◆ Exercise directions ◆
Only one stretch of the records below is wanted: the lines from the one holding "rd <= rd + 7'h01;" through the one holding "last byte, which". Return it exactly, both ends included.

---- Data records

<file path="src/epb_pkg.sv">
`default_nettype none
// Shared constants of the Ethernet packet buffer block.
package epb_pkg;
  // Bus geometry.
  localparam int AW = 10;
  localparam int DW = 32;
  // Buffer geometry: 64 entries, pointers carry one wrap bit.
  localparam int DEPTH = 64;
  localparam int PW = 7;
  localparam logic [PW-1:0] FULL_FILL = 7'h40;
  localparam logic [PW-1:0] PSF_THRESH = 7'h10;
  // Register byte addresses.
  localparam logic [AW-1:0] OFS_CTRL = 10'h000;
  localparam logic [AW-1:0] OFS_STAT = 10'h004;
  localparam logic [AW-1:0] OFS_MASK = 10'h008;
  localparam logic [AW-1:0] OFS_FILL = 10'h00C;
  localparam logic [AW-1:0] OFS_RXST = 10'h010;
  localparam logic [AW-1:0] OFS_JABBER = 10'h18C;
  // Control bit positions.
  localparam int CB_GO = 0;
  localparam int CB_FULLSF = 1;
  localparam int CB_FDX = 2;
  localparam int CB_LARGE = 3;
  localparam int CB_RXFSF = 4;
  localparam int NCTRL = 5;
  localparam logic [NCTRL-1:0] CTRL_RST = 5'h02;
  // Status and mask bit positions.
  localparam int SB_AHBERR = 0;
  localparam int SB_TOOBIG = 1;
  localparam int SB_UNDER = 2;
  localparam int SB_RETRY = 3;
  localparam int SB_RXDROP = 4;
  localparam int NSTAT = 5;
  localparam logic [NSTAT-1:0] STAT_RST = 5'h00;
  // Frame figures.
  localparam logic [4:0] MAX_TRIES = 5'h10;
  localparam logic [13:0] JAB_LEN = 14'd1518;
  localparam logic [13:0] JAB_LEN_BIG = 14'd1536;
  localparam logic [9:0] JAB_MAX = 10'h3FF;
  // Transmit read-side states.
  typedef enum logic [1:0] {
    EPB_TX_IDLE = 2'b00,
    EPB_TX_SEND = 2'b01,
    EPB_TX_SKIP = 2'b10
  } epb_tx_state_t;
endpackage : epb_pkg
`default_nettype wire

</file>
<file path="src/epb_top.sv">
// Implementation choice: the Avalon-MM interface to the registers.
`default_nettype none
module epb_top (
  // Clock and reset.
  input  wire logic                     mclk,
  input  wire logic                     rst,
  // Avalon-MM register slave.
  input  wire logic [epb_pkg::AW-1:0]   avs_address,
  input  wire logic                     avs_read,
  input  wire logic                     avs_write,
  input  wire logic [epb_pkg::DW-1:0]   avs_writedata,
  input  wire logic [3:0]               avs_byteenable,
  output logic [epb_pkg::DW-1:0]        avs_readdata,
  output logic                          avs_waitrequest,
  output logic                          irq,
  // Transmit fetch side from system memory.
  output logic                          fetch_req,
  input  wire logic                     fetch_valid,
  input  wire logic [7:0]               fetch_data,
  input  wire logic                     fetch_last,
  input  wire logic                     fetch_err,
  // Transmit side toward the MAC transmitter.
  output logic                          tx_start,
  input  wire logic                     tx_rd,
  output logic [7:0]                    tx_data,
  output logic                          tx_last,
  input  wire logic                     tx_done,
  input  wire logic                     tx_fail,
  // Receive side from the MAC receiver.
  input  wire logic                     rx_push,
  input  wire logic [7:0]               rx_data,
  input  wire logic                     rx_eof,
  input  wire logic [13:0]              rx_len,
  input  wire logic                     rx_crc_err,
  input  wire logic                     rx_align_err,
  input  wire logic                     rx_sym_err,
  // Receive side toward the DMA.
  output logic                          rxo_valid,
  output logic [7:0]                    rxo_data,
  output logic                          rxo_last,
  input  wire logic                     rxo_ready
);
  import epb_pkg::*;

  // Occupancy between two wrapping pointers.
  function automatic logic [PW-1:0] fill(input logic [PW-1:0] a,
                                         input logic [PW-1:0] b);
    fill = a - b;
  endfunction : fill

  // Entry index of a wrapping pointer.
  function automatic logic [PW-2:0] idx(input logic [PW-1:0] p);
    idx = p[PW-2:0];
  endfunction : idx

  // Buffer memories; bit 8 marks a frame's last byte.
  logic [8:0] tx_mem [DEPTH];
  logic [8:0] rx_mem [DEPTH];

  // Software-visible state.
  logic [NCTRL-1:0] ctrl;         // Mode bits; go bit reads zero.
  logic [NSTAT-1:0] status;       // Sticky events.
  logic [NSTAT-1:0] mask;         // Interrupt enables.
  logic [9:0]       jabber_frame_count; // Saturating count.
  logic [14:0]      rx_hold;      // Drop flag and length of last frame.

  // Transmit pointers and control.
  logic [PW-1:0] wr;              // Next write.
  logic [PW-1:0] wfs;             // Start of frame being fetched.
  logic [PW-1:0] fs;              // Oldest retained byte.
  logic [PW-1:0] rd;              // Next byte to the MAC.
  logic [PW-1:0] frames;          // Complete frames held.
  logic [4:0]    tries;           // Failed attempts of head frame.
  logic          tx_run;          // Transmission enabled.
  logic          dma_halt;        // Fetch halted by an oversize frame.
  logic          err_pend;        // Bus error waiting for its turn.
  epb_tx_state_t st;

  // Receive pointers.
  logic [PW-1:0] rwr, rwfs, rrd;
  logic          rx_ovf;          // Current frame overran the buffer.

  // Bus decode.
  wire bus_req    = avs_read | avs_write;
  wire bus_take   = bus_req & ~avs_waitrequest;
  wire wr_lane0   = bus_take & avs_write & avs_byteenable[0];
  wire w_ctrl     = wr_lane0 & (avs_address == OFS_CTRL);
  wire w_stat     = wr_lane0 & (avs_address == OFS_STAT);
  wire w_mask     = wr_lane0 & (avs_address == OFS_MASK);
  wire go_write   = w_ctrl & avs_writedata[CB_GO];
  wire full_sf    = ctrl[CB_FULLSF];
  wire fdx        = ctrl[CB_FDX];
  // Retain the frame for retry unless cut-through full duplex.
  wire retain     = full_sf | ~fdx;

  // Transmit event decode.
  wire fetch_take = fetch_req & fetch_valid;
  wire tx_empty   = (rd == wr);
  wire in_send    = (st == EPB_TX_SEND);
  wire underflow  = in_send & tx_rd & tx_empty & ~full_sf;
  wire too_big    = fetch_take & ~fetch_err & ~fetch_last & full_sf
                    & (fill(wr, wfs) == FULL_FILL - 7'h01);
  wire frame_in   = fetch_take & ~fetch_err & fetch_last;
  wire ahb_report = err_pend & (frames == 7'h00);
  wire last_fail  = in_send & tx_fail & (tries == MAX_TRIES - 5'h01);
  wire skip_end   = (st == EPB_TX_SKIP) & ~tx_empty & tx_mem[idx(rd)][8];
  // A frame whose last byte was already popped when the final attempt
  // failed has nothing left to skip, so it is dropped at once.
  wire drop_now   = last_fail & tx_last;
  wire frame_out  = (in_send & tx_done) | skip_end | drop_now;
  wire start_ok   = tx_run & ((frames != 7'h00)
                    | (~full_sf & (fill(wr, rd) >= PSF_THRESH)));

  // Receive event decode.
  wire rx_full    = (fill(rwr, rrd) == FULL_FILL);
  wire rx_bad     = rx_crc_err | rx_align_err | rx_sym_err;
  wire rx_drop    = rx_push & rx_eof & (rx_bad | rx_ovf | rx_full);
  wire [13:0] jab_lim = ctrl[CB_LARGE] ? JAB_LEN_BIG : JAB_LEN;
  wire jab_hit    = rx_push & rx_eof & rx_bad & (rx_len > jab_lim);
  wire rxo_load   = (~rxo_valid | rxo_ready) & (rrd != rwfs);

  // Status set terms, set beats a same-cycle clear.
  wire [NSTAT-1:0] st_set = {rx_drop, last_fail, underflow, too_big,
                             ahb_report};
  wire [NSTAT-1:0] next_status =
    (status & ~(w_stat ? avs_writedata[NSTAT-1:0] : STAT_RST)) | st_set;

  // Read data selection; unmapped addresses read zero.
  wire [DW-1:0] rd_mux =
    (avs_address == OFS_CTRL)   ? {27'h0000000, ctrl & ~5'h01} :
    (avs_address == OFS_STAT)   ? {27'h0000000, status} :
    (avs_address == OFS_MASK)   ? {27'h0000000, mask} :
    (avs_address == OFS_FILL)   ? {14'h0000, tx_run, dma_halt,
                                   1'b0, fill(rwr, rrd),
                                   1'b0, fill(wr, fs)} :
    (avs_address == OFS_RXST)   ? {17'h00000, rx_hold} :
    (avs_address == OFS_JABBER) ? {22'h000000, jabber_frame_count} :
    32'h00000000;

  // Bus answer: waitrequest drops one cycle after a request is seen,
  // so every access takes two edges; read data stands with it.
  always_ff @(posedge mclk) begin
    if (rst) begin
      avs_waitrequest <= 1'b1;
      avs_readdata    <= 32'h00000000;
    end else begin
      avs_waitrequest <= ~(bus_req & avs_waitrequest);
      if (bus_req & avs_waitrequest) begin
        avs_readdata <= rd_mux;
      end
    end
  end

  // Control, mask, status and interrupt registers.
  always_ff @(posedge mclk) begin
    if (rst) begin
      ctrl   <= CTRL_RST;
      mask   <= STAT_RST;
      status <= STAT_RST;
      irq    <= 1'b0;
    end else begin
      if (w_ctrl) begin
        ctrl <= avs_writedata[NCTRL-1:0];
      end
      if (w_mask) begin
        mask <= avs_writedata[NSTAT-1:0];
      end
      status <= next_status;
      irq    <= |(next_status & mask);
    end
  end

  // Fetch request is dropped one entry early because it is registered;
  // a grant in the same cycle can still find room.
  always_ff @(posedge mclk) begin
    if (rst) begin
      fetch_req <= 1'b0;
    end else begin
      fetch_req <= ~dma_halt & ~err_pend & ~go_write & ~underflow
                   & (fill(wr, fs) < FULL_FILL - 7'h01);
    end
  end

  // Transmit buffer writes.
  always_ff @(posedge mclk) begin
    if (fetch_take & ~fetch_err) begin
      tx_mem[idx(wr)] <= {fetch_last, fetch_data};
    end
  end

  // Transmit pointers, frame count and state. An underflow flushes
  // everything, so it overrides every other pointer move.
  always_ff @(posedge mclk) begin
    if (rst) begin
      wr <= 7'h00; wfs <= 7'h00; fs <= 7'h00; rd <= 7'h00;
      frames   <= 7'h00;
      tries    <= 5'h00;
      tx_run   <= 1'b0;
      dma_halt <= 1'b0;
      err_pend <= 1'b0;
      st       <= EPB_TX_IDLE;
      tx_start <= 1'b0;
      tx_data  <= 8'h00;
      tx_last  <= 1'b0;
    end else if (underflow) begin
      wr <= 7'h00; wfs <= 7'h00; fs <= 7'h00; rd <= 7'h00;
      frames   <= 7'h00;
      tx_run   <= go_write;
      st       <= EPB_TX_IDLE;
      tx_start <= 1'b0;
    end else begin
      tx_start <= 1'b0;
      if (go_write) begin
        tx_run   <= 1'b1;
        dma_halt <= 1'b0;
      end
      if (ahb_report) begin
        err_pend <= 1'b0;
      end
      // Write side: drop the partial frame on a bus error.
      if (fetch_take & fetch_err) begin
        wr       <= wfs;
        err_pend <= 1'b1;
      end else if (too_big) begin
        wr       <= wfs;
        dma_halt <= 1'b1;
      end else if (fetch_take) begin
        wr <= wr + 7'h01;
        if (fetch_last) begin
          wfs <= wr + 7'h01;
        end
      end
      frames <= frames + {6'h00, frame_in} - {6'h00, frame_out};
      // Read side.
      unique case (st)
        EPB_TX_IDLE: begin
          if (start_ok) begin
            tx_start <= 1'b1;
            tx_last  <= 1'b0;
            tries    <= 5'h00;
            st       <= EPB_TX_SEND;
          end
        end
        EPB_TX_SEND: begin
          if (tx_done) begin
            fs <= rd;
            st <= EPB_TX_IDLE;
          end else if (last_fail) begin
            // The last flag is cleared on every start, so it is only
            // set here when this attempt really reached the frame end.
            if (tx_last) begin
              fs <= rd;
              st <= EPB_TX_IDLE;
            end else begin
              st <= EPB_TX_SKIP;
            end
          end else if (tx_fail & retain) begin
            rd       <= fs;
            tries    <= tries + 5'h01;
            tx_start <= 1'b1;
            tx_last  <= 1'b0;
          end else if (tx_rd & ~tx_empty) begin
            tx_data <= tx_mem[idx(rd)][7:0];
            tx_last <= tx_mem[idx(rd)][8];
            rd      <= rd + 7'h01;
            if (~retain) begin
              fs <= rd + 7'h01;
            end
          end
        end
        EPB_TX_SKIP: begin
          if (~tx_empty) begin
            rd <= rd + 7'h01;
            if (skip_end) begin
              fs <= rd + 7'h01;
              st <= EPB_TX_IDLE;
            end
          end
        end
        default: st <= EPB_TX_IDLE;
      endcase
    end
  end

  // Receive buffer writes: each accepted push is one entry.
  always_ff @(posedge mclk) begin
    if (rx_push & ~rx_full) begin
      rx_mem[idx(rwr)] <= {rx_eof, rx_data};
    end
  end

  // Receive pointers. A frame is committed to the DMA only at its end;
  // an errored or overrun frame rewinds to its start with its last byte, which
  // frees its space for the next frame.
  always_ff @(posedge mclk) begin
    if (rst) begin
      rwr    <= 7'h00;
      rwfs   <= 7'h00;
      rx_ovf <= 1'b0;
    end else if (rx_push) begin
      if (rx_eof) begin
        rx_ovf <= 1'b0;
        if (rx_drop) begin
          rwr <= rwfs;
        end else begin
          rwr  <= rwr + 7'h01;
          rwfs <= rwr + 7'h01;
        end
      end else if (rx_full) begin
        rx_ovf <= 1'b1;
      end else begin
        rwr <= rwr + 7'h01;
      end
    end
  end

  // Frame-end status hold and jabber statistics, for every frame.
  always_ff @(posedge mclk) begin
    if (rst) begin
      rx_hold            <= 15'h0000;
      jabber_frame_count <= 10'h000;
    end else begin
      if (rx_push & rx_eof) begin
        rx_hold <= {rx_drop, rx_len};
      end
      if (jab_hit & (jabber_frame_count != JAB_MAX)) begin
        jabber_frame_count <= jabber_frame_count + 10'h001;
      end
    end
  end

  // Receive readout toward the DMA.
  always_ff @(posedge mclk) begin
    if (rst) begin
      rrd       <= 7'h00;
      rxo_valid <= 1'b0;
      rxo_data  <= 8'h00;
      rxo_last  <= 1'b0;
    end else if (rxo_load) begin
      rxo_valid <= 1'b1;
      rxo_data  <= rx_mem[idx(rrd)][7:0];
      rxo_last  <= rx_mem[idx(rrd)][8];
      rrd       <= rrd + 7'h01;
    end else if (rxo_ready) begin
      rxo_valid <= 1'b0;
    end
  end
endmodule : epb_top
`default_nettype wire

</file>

--------

◆ Result for this exercise ◆
            rd <= rd + 7'h01;
            if (skip_end) begin
              fs <= rd + 7'h01;
              st <= EPB_TX_IDLE;
            end
          end
        end
        default: st <= EPB_TX_IDLE;
      endcase
    end
  end

  // Receive buffer writes: each accepted push is one entry.
  always_ff @(posedge mclk) begin
    if (rx_push & ~rx_full) begin
      rx_mem[idx(rwr)] <= {rx_eof, rx_data};
    end
  end

  // Receive pointers. A frame is committed to the DMA only at its end;
  // an errored or overrun frame rewinds to its start with its last byte, which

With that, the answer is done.